Comparing formant extraction methods according to speaking style and added noise in Forensic Voice Comparison

Dávid Sztahó; Attila Fejes; György Szaszák

doi:10.15775/Besztud.2022.7-35

Sztahó Dávid Budapest University of Technology and Economics
Fejes Attila Special Service for National Security
Szaszák György Budapest University of Technology and Economics

DOI: https://doi.org/10.15775/Besztud.2022.7-35

Absztrakt

In forensic voice comparison, formant measurements are a “traditional” way of comparing speaker identities. Deep learning may offer a new way of estimating formant values; therefore, it is essential to compare its performance in a forensic way of use. In this study, four formant estimation methods are compared: three based on LPC and one on deep learning. Several aspects of formant modelling in forensic voice comparison were investigated: comparisons according to utterance lengths, speaking styles, samples corrupted with various noises: reverberation and white noise. Results are reported according to Cllr, AUC and EER metrics. It was found that the length of recording used as suspect samples influences performance to a large extent. Additionally, formant tracking based on deep learning lags behind the other methods in all metrics. Same and different speaking styles also have a measurable effect on performance.
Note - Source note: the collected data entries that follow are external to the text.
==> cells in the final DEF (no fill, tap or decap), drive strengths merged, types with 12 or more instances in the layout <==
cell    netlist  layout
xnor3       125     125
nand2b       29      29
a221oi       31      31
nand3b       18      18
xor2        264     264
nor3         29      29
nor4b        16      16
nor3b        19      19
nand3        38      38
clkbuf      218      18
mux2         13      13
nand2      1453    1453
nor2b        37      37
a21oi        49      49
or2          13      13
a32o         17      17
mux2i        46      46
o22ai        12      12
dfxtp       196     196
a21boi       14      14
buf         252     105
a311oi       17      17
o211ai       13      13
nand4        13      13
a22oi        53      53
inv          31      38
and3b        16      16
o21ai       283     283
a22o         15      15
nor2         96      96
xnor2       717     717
==> src/rtl/rtu_portmap.sv <==
// Expands the direction code into a one-hot logical vector and a one-hot
// physical-side vector. Local goes to the side without a horizontal link.
module rtu_portmap
    import rtu_pkg::*;
(
    input  rtu_dir_e               dir,
    input  logic                   link_east,
    output logic [NUM_DIRS-1:0]    dir_oh,
    output logic [NUM_PORTS-1:0]   port_oh
);
    rtu_dir_e local_side;

    // The local interface occupies the free horizontal side.
    always_comb local_side = link_east ? DIR_W : DIR_E;

    for (genvar g = 0; g < NUM_DIRS; g++) begin : g_dir
        // One logical bit per direction code.
        assign dir_oh[g] = (dir == rtu_dir_e'(g));
    end

    for (genvar p = 0; p < NUM_PORTS; p++) begin : g_port
        // A side is used by its own direction or by local when it is free.
        assign port_oh[p] = dir_oh[p] || (dir_oh[DIR_L] && (local_side == rtu_dir_e'(p)));
    end
endmodule

==> src/rtl/rtu_route_unit.sv <==
// Route unit of a honeycomb router: picks the next hop from the relative
// address and rewrites the address, registering the result for one cycle.
// Assumes link_east and detour_north are static per node.
module rtu_route_unit
    import rtu_pkg::*;
#(
    parameter int AW = 4,
    parameter int PW = 48
) (
    input  logic                 clk,
    input  logic                 rst_n,
    input  logic                 link_east,
    input  logic                 detour_north,
    input  logic                 in_valid,
    input  logic [AW-1:0]        in_x,
    input  logic [AW-1:0]        in_y,
    input  logic [PW-1:0]        in_payload,
    output logic                 out_valid,
    output logic [NUM_DIRS-1:0]  out_dir,
    output logic [NUM_PORTS-1:0] out_port,
    output logic [AW-1:0]        out_x,
    output logic [AW-1:0]        out_y,
    output logic [PW-1:0]        out_payload
);
    rtu_dir_e              dir_c;
    logic [AW-1:0]         nx_c, ny_c;
    logic [NUM_DIRS-1:0]   dir_oh_c;
    logic [NUM_PORTS-1:0]  port_oh_c;

    rtu_decide #(.AW(AW)) u_decide (
        .x            (in_x),
        .y            (in_y),
        .link_east    (link_east),
        .detour_north (detour_north),
        .dir          (dir_c)
    );

    rtu_rewrite #(.AW(AW)) u_rewrite (
        .dir (dir_c),
        .x   (in_x),
        .y   (in_y),
        .nx  (nx_c),
        .ny  (ny_c)
    );

    rtu_portmap u_portmap (
        .dir       (dir_c),
        .link_east (link_east),
        .dir_oh    (dir_oh_c),
        .port_oh   (port_oh_c)
    );

    // Output register: requests only while a header is valid.
    always_ff @(posedge clk) begin
        if (!rst_n) begin
            out_valid <= 1'b0;
            out_dir   <= '0;
            out_port  <= '0;
        end else begin
            out_valid <= in_valid;
            out_dir   <= in_valid ? dir_oh_c  : '0;
            out_port  <= in_valid ? port_oh_c : '0;
        end
    end

    // Header and payload register: data only, no reset needed.
    always_ff @(posedge clk) begin
        out_x       <= nx_c;
        out_y       <= ny_c;
        out_payload <= in_payload;
    end
endmodule
**config.mk**
```make
export PLATFORM = sky130hd
export DESIGN_NAME = fsync_uart_tx
export DESIGN_NICKNAME = d
export VERILOG_FILES = /design/src/rtl/fsut_pkg.sv /design/src/rtl/fsut_bitclk.sv /design/src/rtl/fsut_fifo.sv /design/src/rtl/fsut_framer.sv /design/src/rtl/fsync_uart_tx.sv
export SDC_FILE = /design/constraint.sdc
export NUM_CORES = 1
export LEC_CHECK = 0
export BUFFER_PORTS_ARGS = -buffer_cell sky130_fd_sc_hd__buf_2
export CAP_MARGIN = 10
export CORE_UTILIZATION = 44
export CTS_CLUSTER_SIZE = 28
export DETAILED_ROUTE_END_ITERATION = 7
export PLACE_DENSITY_LB_ADDON = 0.25
export SYNTH_ARGS = -nofsm -noshare
export SYNTH_HDL_FRONTEND = slang
export SYNTH_SLANG_ARGS = --single-unit
```
**constraint.sdc**
```tcl
create_clock -name clk -period 2.83 [get_ports clk]
set_input_delay 0 -clock clk [delete_from_list [all_inputs] [get_ports clk]]
set_output_delay 0 -clock clk [all_outputs]
set_load 0.005 [all_outputs]
```
## src/rtl/stop_wake_ctl.sv

```systemverilog
`timescale 1ns/1ps
module stop_wake_ctl #(
  parameter int HOLD = 5
) (
  input  logic       clk,
  input  logic       rst_por,
  input  logic       wdt_rst,
  input  logic       cfg_we,
  input  logic [2:0] cfg_src,
  input  logic       cfg_pol,
  input  logic       cfg_dly,
  input  logic [1:0] cfg_grp,
  input  logic [3:0] p3_pin,
  input  logic       p3_ana,
  input  logic [7:0] p2_pin,
  input  logic [7:0] p2_dir,
  input  logic [7:0] p2_out,
  input  logic       stop_enter,
  output logic [2:0] rd_src,
  output logic       rd_pol,
  output logic       rd_dly,
  output logic [1:0] rd_grp,
  output logic       warm,
  output logic       wake_req,
  output logic       dly_req
);
  localparam int CW = $clog2(HOLD + 1);
  localparam logic [CW-1:0] LAST = CW'(HOLD - 1);

  logic [11:0] s1, s2;
  logic [CW-1:0] cnt;
  logic stopped, src_lvl, src_ok, grp_lvl, grp_ok;

  wire [11:0] raw = {(p2_dir & p2_out) | (~p2_dir & p2_pin), p3_pin};
  wire [3:0]  p3  = s2[3:0];
  wire [7:0]  p2  = s2[11:4];

  always_ff @(posedge clk or posedge rst_por)
    if (rst_por) begin
      s1 <= '0;
      s2 <= '0;
    end else begin
      s1 <= raw;
      s2 <= s1;
    end

  always_comb begin
    src_lvl = 1'b0;
    src_ok  = 1'b1;
    case (rd_src)
      3'd1: src_lvl = p3[0];
      3'd2: begin src_lvl = p3[1]; src_ok = !p3_ana; end
      3'd3: begin src_lvl = p3[2]; src_ok = !p3_ana; end
      3'd4: begin src_lvl = p3[3]; src_ok = !p3_ana; end
      3'd5: src_lvl = p2[7];
      3'd6: src_lvl = ~|p2[3:0];
      3'd7: src_lvl = ~|p2;
      default: src_ok = 1'b0;
    endcase
  end

  always_comb begin
    grp_ok = 1'b1;
    case (rd_grp)
      2'd1:    grp_lvl = ~|p2[3:0];
      2'd2:    grp_lvl = ~|p2;
      2'd3:    grp_lvl = ~|p2[7:4];
      default: begin grp_lvl = 1'b0; grp_ok = 1'b0; end
    endcase
  end

  wire active = (src_ok && (src_lvl == rd_pol)) || (grp_ok && (grp_lvl == rd_pol));
  wire fire   = stopped && active && (rd_dly || cnt == LAST);

  always_ff @(posedge clk or posedge rst_por)
    if (rst_por)                cnt <= '0;
    else if (!stopped || !active) cnt <= '0;
    else if (cnt != LAST)       cnt <= cnt + 1'b1;

  always_ff @(posedge clk or posedge rst_por)
    if (rst_por) begin
      stopped  <= 1'b0;
      warm     <= 1'b0;
      wake_req <= 1'b0;
      dly_req  <= 1'b0;
    end else begin
      wake_req <= fire && !wdt_rst;
      dly_req  <= fire && rd_dly && !wdt_rst;
      if (wdt_rst) begin
        stopped <= 1'b0;
        warm    <= 1'b0;
      end else if (stop_enter) begin
        stopped <= 1'b1;
        warm    <= 1'b1;
      end else if (fire) begin
        stopped <= 1'b0;
      end
    end

  always_ff @(posedge clk or posedge rst_por)
    if (rst_por) begin
      rd_src <= 3'd0;
      rd_pol <= 1'b0;
      rd_dly <= 1'b1;
      rd_grp <= 2'd0;
    end else if (cfg_we && !stopped) begin
      rd_src <= cfg_src;
      rd_pol <= cfg_pol;
      rd_dly <= cfg_dly;
      rd_grp <= cfg_grp;
    end

  p_pulse_r10: assert property (@(posedge clk) disable iff (rst_por)
    wake_req |=> !wake_req);
  p_stop_clear_r10: assert property (@(posedge clk) disable iff (rst_por)
    wake_req |-> !stopped);
  p_dly_with_wake_r5: assert property (@(posedge clk) disable iff (rst_por)
    dly_req |-> wake_req);
  p_fast_hold_r6: assert property (@(posedge clk) disable iff (rst_por)
    (wake_req && !dly_req) |-> $past(cnt) == LAST);
  p_frozen_r11: assert property (@(posedge clk) disable iff (rst_por)
    stopped |=> $stable({rd_src, rd_pol, rd_dly, rd_grp}));
  p_warm_set_r7: assert property (@(posedge clk) disable iff (rst_por)
    (stop_enter && !wdt_rst) |=> warm);
  p_cold_r7: assert property (@(posedge clk) disable iff (rst_por)
    wdt_rst |=> (!warm && !wake_req));
  p_analog_r3: assert property (@(posedge clk) disable iff (rst_por)
    (wake_req && $past(p3_ana) && $past(rd_grp) == 2'd0) |-> !($past(rd_src) inside {3'd2, 3'd3, 3'd4}));
  p_code0_r12: assert property (@(posedge clk) disable iff (rst_por)
    (rd_src == 3'd0 && rd_grp == 2'd0) |=> !wake_req);
endmodule

```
Samples corrupted with reverberation do not deteriorate results but white noise does. There are no exact results on which method is better and which is to be used in studies and works. Cllr values shows that the three LPC based methods perform similarly. They all make large mistakes when samples are corrupted with white noses. Although deepformants performs slightly worse than the other used in this study, it seems to have more resilience to white noise.